§ Work task
Restate verbatim the span of lines below between the line with "IDLE: begin" and the line with "number of antenna", including those two lines, and only that span.

§ Information given
### config.mk
export PLATFORM = sky130hd
export DESIGN_NAME = instr_fetch_seq
export DESIGN_NICKNAME = d
export VERILOG_FILES = /design/src/rtl/arch_defs_pkg.sv /design/src/rtl/program_counter.sv /design/src/rtl/instr_fetch_seq.sv
export SDC_FILE = /design/constraint.sdc
export NUM_CORES = 1
export LEC_CHECK = 0
export CAP_MARGIN = 20
export CORE_UTILIZATION = 40
export CTS_CLUSTER_SIZE = 12
export DETAILED_ROUTE_END_ITERATION = 8
export GPL_TIMING_DRIVEN = 0
export PLACE_DENSITY = 0.85
export REMOVE_ABC_BUFFERS = 1
export SYNTH_ARGS = -nofsm -noshare
export SYNTH_HDL_FRONTEND = slang
export SYNTH_SLANG_ARGS = --single-unit
### constraint.sdc
create_clock -name clk -period 1.8 [get_ports clk]
set_input_delay 0.54 -clock clk [delete_from_list [all_inputs] [get_ports clk]]
set_output_delay 0.54 -clock clk [all_outputs]
set_load 0.05 [all_outputs]
### src/rtl/arch_defs_pkg.sv
// Shared definitions for the instruction fetch block: FSM state encoding
// and the default reset vector.
package arch_defs_pkg;

  // Address the fetcher starts from after reset unless overridden.
  localparam logic [15:0] DEFAULT_RESET_VECTOR = 16'hF000;

  // Fetch sequencer states.
  typedef enum logic [1:0] {
    IDLE       = 2'd0,
    FETCH_OP   = 2'd1,
    FETCH_OPND = 2'd2,
    DONE       = 2'd3
  } fetch_state_t;

  // True in the states that own the memory read port.
  function automatic logic is_fetch(input fetch_state_t s);
    return (s == FETCH_OP) || (s == FETCH_OPND);
  endfunction

endpackage

### src/rtl/program_counter.sv
// Program counter: synchronous load (jump) with priority over increment.
// Increment wraps naturally modulo 2^ADDR_WIDTH.
module program_counter
  import arch_defs_pkg::*;
#(
  parameter int                    ADDR_WIDTH   = 16,
  parameter logic [ADDR_WIDTH-1:0] RESET_VECTOR = ADDR_WIDTH'(DEFAULT_RESET_VECTOR)
) (
  input  logic                  clk,
  input  logic                  reset_n,
  input  logic                  load,
  input  logic [ADDR_WIDTH-1:0] load_val,
  input  logic                  inc,
  output logic [ADDR_WIDTH-1:0] pc
);

  // PC register: reset vector, then load beats increment.
  always_ff @(posedge clk or negedge reset_n) begin
    if (!reset_n) begin
      pc <= RESET_VECTOR;
    end else if (load) begin
      pc <= load_val;
    end else if (inc) begin
      pc <= pc + ADDR_WIDTH'(1);
    end
  end

endmodule

### src/rtl/instr_fetch_seq.sv
// Instruction fetch sequencer: reads an opcode byte, asks the decoder how
// many operand bytes follow, reads those into a little-endian operand word,
// then presents the complete instruction to the consumer.
//
// Handshakes:
//   memory   - mem_req_o/mem_addr_o are held stable while mem_req_o is high;
//              a byte transfers on a rising edge where mem_req_o and mem_ack_i
//              are both 1. mem_ack_i is ignored while mem_req_o is 0.
//   consumer - instr_valid_o/opcode_o/operand_o are held stable while
//              instr_valid_o is high; the instruction transfers on a rising
//              edge where instr_valid_o and instr_ready_i are both 1.
module instr_fetch_seq
  import arch_defs_pkg::*;
#(
  parameter int                    ADDR_WIDTH     = 16,
  parameter int                    DATA_WIDTH     = 8,
  parameter int                    MAX_OPND_BYTES = 2,
  parameter logic [ADDR_WIDTH-1:0] RESET_VECTOR   = ADDR_WIDTH'(DEFAULT_RESET_VECTOR),
  localparam int                   OPND_WIDTH     = DATA_WIDTH * MAX_OPND_BYTES,
  localparam int                   CNT_WIDTH      = $clog2(MAX_OPND_BYTES + 1)
) (
  input  logic                  clk,
  input  logic                  reset_n,
  input  logic                  start_i,
  input  logic                  halt_i,
  input  logic                  pc_load_i,
  input  logic [ADDR_WIDTH-1:0] pc_load_val_i,
  output logic                  mem_req_o,
  output logic [ADDR_WIDTH-1:0] mem_addr_o,
  input  logic                  mem_ack_i,
  input  logic [DATA_WIDTH-1:0] mem_rdata_i,
  input  logic [CNT_WIDTH-1:0]  opnd_cnt_i,
  output logic [DATA_WIDTH-1:0] opcode_o,
  output logic [OPND_WIDTH-1:0] operand_o,
  output logic [ADDR_WIDTH-1:0] pc_o,
  output logic                  instr_valid_o,
  input  logic                  instr_ready_i,
  output logic                  busy_o,
  output fetch_state_t          dbg_state_o
);

  localparam logic [CNT_WIDTH-1:0] MAX_CNT = CNT_WIDTH'(MAX_OPND_BYTES);

  fetch_state_t         state;
  logic [CNT_WIDTH-1:0] idx;
  logic [CNT_WIDTH-1:0] count;
  logic [CNT_WIDTH-1:0] idx_nxt;
  logic [CNT_WIDTH-1:0] cnt_clamped;
  logic                 mem_fire;
  logic                 pc_load_en;

  // Status outputs decode straight from the state register, so they can
  // only change on a clock edge (or reset) and never glitch.
  assign mem_req_o     = is_fetch(state);
  assign mem_addr_o    = pc_o;
  assign instr_valid_o = (state == DONE);
  assign busy_o        = (state != IDLE);
  assign dbg_state_o   = state;

  // A byte is consumed only when the request is actually outstanding.
  assign mem_fire = mem_req_o & mem_ack_i;

  // Jumps are accepted only while no fetch is in progress.
  assign pc_load_en = pc_load_i & ((state == IDLE) || (state == DONE));

  // Decoder may report more bytes than the operand register holds; clamp.
  assign cnt_clamped = (opnd_cnt_i > MAX_CNT) ? MAX_CNT : opnd_cnt_i;
  assign idx_nxt     = idx + CNT_WIDTH'(1);

  program_counter #(
    .ADDR_WIDTH   (ADDR_WIDTH),
    .RESET_VECTOR (RESET_VECTOR)
  ) u_pc (
    .clk      (clk),
    .reset_n  (reset_n),
    .load     (pc_load_en),
    .load_val (pc_load_val_i),
    .inc      (mem_fire),
    .pc       (pc_o)
  );

  // Fetch FSM with the opcode/operand capture registers.
  always_ff @(posedge clk or negedge reset_n) begin
    if (!reset_n) begin
      state     <= IDLE;
      opcode_o  <= '0;
      operand_o <= '0;
      idx       <= '0;
      count     <= '0;
    end else begin
      case (state)
        IDLE: begin
          if (start_i && !halt_i) state <= FETCH_OP;
        end
        FETCH_OP: begin
          if (mem_ack_i) begin
            opcode_o  <= mem_rdata_i;
            operand_o <= '0;
            idx       <= '0;
            count     <= cnt_clamped;
            state     <= (cnt_clamped == '0) ? DONE : FETCH_OPND;
          end
        end
        FETCH_OPND: begin
          if (mem_ack_i) begin
            for (int b = 0; b < MAX_OPND_BYTES; b++) begin
              if (idx == CNT_WIDTH'(b)) operand_o[b*DATA_WIDTH +: DATA_WIDTH] <= mem_rdata_i;
            end
            idx <= idx_nxt;
            if (idx_nxt == count) state <= DONE;
          end
        end
        DONE: begin
          if (instr_ready_i) state <= halt_i ? IDLE : FETCH_OP;
        end
        default: state <= IDLE;
      endcase
    end
  end

endmodule

==> results.tsv <==
metric	value	unit
run status	finished with violations	
violated checks	setup timing	
first-pass GRT wire length	9180	um
post-route fraction of the period consumed by the critical path	102	%
number of buffers added by the clock tree synthesis step	5	
largest fanout on the critical path	7	
# rows	28	
total count of max-transition violations in the final report	0	
post-cts hold buffer count	0	
type of the tightest min-delay check	in -> async	
Initial Util	41.5	%
cell accounting for the most synthesized area	sky130_fd_sc_hd__dfrtp_1	
beginning of the critical path	dbg_state_o[0]	
highest metal layer used by the detailed router	met4	
Ys Warns	0	
Critical Path Sink Type	primary output	
total instance count after detailed placement	372	
critical path type	reg -> out	
setup slack after layout	-0.0343	ns
number of fill cells in the layout	533	
sequential area share after synthesis	46.8	%
core area	5960	um^2
#FFs+latches synth	46	
routed wire length on met2	2860	um
clock buffer depth	2	
number of nets at the end of the flow	357	
post-synthesis area per instance	10.9	um^2
Routed met3 length	261	um
largest net degree at the start of global routing	27	
CTS tree	yes	
number of design-rule violations left by the first detailed-router iteration	84	
unrepaired setup endpoints after global routing	true	
number of antenna violations at the first check in global routing	0	
number of detailed-route iterations in the first pass	4	
number of flops mapped to enable cells by yosys	0	
Fmax	545	MHz
depth of the CTS H-tree	2	
worst rel slew slack	64.8	%
DRC Markers	0	
post-layout utilization of the core	60.3	%
fraction of layout cells with a size suffix above 1	34.9	%
I/O pin count	94	
number of global-route vias before repair	1839	
gate count after technology mapping	226	
cells taking the most area after synthesis	sky130_fd_sc_hd__dfrtp_1, sky130_fd_sc_hd__mux2_2, sky130_fd_sc_hd__buf_4	
primary flip-flop cell chosen by synthesis mapping	sky130_fd_sc_hd__dfrtp_1	
clock-pin slew of the registers on the worst-case setup and hold paths	0.08	ns
Die Span X	80.6	um
r2r worst-path depth	7	
worst reg2reg path startpoint	dbg_state_o[0]	
area grow syn2layout	45.4	%
most frequent standard cell in the layout excluding fill and tap cells	sky130_fd_sc_hd__dfrtp_1	
top library cells by usage in the layout, fill and taps aside	sky130_fd_sc_hd__dfrtp_1, sky130_fd_sc_hd__clkdlybuf4s50_1, sky130_fd_sc_hd__mux2_2	
die area	6500	um^2
met1 wire length	2450	um
Max Clock Skew	0.00406	ns
required arrival time at the worst endpoint	1.26	ns
worst setup slack after placement	-0.722	ns
Slew @ Worst Pin	0.529	ns
arrival time worst endpoint	1.29	ns
Worst R2R End	operand_o[11]	
DR WL/cell	14.3	um
number of maximum-capacitance constraint violations	0	
number of vias per cell	5.02	
total global routing track utilization	18.6	%
Hold Violations, Final	0	
Critical path destination	mem_req_o	
Register-to-Register Setup Slack	0.06	ns
non-filler instance count after layout	393	
minimum clock period	1.83	ns
count of buffers from port buffering	93	
Post-DP HPWL	4020	um
ys async rst share	100	%
height of the die	80.6	um
via count	1971	
post-synth top area share	42.5	%
diodes inserted	0	
total clock sinks	46	
unique cell type count in the Yosys netlist	39	
endpoints failing setup	1	
Final GP Congestion	0.781	
netlist area before placement	2470	um^2
antenna-violating nets left	0	
drt total wl	5610	um
clock latency of the later-clocked register in the worst-skew pair	0.29	ns
cell at the root of the clock tree	sky130_fd_sc_hd__clkbuf_8	
global route total overflow	0	
Critical Path Start Type	flip-flop	
[synthesized netlist by cell type, types with 5 or more instances]
master                    count
sky130_fd_sc_hd__inv_1       10
sky130_fd_sc_hd__buf_4       18
sky130_fd_sc_hd__o21ai_0     11
sky130_fd_sc_hd__mux2_2      26
sky130_fd_sc_hd__ha_1         7
sky130_fd_sc_hd__nand2_1     18
sky130_fd_sc_hd__a21oi_1      6
sky130_fd_sc_hd__dfrtp_1     42
sky130_fd_sc_hd__xnor2_1     11
sky130_fd_sc_hd__nor2_1      11
sky130_fd_sc_hd__and2_1      10
sky130_fd_sc_hd__nand4_1      5
[state kept, by name, indices dropped and copies added, names as in the netlist]
| name | cells |
|---|---|
| operand_o | 16 |
| u_pc.pc | 16 |
| count | 2 |
| dbg_state_o | 2 |
| idx | 2 |
| opcode_o | 8 |
[timing repair]
item | CTS | global route
resized for setup | 167 | 25
setup buffers | 3 | 10
setup endpoints to repair | 103 | 42
pin swaps | 3 | 2
endpoints found under the hold margin | 0 | 0
[per-stage QoR]
step / hold slack, ns / cell area, um^2 / TNS, ns
6_report: 0.215 / 3590 / -0.0343
5_1_grt: 0.235 / 3590 / -0.474
4_1_cts: 0.221 / 3540 / -0.125
3_5_place_dp: 0.491 / 3360 / -25.55
3_3_place_gp: 0.473 / 3340 / -72.49
2_1_floorplan: 0.244 / 2310 / -15.81
[final cells by class]
type | count | area [um^2] | share of cell area [%]
multi-input combinational | 146 | 1180 | 32.9
tap | 75 | 93.8 | 2.61
clock buffer | 6 | 72.6 | 2.02
sequential | 46 | 1160 | 32.2
clock inverter | 2 | 37.5 | 1.04
inverter | 10 | 37.5 | 1.04
timing repair buffer | 108 | 1010 | 28.2
[worst min-delay path by stage]
stage,from,end,slack [ns]
after floorplan,reset_n,count[0],0.24
after global placement,idx[1],idx[1],0.47
after detailed placement,count[0],count[0],0.49
after CTS,reset_n,count[1],0.22
after global routing,reset_n,u_pc.pc[7],0.24
final,reset_n,u_pc.pc[11],0.22
[worst max-delay path, cell delays in order, from the launching register on]
cell and delay, ns:
sky130_fd_sc_hd__dfrtp_1 0.41, sky130_fd_sc_hd__inv_2 0.09, sky130_fd_sc_hd__ha_4 0.34, sky130_fd_sc_hd__buf_8 0.16
[routing by layer]
layer  vias up  global-route usage [%]
met5         -                       0
met4         0                    4.29
met3         6                    3.86
met2        67                    30.9
met1       937                    24.6
li1        961                       -
[cell families (layout without fill, tap and decap cells)]
family,after synthesis,after routing,synth area share (%)
and+or+nand+nor,66,66,16.4
DFF,46,46,46.8
buffers and inverters,34,126,8.00
AOI/OAI and AO/OA,33,33,8.35
muxes,28,28,12.7
xor gates and xnor gates,12,12,4.25
adders and majority gates,7,7,3.54
Power is not shown: default switching activity piles up to over one toggle a cycle in this logic, so the estimate is an artifact.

§ Solution to this task
        IDLE: begin
          if (start_i && !halt_i) state <= FETCH_OP;
        end
        FETCH_OP: begin
          if (mem_ack_i) begin
            opcode_o  <= mem_rdata_i;
            operand_o <= '0;
            idx       <= '0;
            count     <= cnt_clamped;
            state     <= (cnt_clamped == '0) ? DONE : FETCH_OPND;
          end
        end
        FETCH_OPND: begin
          if (mem_ack_i) begin
            for (int b = 0; b < MAX_OPND_BYTES; b++) begin
              if (idx == CNT_WIDTH'(b)) operand_o[b*DATA_WIDTH +: DATA_WIDTH] <= mem_rdata_i;
            end
            idx <= idx_nxt;
            if (idx_nxt == count) state <= DONE;
          end
        end
        DONE: begin
          if (instr_ready_i) state <= halt_i ? IDLE : FETCH_OP;
        end
        default: state <= IDLE;
      endcase
    end
  end

endmodule

==> results.tsv <==
metric	value	unit
run status	finished with violations	
violated checks	setup timing	
first-pass GRT wire length	9180	um
post-route fraction of the period consumed by the critical path	102	%
number of buffers added by the clock tree synthesis step	5	
largest fanout on the critical path	7	
# rows	28	
total count of max-transition violations in the final report	0	
post-cts hold buffer count	0	
type of the tightest min-delay check	in -> async	
Initial Util	41.5	%
cell accounting for the most synthesized area	sky130_fd_sc_hd__dfrtp_1	
beginning of the critical path	dbg_state_o[0]	
highest metal layer used by the detailed router	met4	
Ys Warns	0	
Critical Path Sink Type	primary output	
total instance count after detailed placement	372	
critical path type	reg -> out	
setup slack after layout	-0.0343	ns
number of fill cells in the layout	533	
sequential area share after synthesis	46.8	%
core area	5960	um^2
#FFs+latches synth	46	
routed wire length on met2	2860	um
clock buffer depth	2	
number of nets at the end of the flow	357	
post-synthesis area per instance	10.9	um^2
Routed met3 length	261	um
largest net degree at the start of global routing	27	
CTS tree	yes	
number of design-rule violations left by the first detailed-router iteration	84	
unrepaired setup endpoints after global routing	true	
number of antenna violations at the first check in global routing	0	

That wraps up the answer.